Galectins in Host-Pathogen Interactions: Structural, Functional and Evolutionary Aspects.

Galectins are a family of ß-galactoside-binding lectins characterized by a unique sequence motif in the carbohydrate recognition domain, and evolutionary and structural conservation from fungi to invertebrates and vertebrates, including mammals. Their biological roles, initially understood as limited to recognition of endogenous ("self") carbohydrate ligands in embryogenesis and early development, dramatically expanded in later years by the discovery of their roles in tissue repair, cancer, adipogenesis, and regulation of immune homeostasis. In recent years, however, evidence has also accumulated to support the notion that galectins can bind ("non-self") glycans on the surface of potentially pathogenic microbes, and function as recognition and effector factors in innate immunity. Thus, this evidence has established a new paradigm by which galectins can function not only as pattern recognition receptors but also as effector factors, by binding to the microbial surface and inhibiting adhesion and/or entry into the host cell, directly killing the potential pathogen by disrupting its surface structures, or by promoting phagocytosis, encapsulation, autophagy, and pathogen clearance from circulation. Strikingly, some viruses, bacteria, and protistan parasites take advantage of the aforementioned recognition roles of the vector/host galectins, for successful attachment and invasion.
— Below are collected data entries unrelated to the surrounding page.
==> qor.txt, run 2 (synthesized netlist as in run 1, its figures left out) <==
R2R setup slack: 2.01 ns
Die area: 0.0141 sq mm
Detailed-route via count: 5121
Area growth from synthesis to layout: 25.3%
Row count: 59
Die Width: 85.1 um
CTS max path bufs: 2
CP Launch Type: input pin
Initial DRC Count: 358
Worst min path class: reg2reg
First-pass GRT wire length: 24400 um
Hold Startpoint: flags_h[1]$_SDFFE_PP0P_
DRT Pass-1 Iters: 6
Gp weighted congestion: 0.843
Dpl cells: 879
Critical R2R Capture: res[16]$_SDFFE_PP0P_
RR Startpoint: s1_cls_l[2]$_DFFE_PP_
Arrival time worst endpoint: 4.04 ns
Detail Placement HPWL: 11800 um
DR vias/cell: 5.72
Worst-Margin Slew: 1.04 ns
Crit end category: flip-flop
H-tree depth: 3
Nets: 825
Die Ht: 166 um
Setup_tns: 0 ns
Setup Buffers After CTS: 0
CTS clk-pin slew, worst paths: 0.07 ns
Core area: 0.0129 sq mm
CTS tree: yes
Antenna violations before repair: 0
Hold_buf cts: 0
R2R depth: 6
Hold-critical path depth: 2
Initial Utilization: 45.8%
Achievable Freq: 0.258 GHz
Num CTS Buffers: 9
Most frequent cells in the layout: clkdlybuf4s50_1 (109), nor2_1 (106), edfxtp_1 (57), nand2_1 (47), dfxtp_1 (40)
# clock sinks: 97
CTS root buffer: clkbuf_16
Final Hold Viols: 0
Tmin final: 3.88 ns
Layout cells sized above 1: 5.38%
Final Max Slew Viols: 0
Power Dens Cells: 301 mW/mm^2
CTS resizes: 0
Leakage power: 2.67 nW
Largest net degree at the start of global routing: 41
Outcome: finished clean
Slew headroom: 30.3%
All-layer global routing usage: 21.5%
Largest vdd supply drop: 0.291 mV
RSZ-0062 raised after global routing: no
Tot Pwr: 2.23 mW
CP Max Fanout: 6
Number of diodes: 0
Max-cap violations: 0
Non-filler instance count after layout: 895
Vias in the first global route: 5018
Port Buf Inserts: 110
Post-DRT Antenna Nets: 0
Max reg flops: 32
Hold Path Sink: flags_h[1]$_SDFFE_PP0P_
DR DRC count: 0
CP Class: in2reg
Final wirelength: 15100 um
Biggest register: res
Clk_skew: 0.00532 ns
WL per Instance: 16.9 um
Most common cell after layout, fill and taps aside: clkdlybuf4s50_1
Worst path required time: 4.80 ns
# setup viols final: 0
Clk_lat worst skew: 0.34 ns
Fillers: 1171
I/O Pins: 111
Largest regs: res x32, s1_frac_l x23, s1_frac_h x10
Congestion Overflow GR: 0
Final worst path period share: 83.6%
These recent findings suggest that galectin-mediated innate immune recognition and effector mechanisms, which throughout evolution have remained effective for preventing or fighting viral, bacterial, and parasitic infection, have been "subverted" by certain pathogens by unique evolutionary adaptations of their surface glycome to gain host entry, and the acquisition of effective mechanisms to evade the host's immune responses.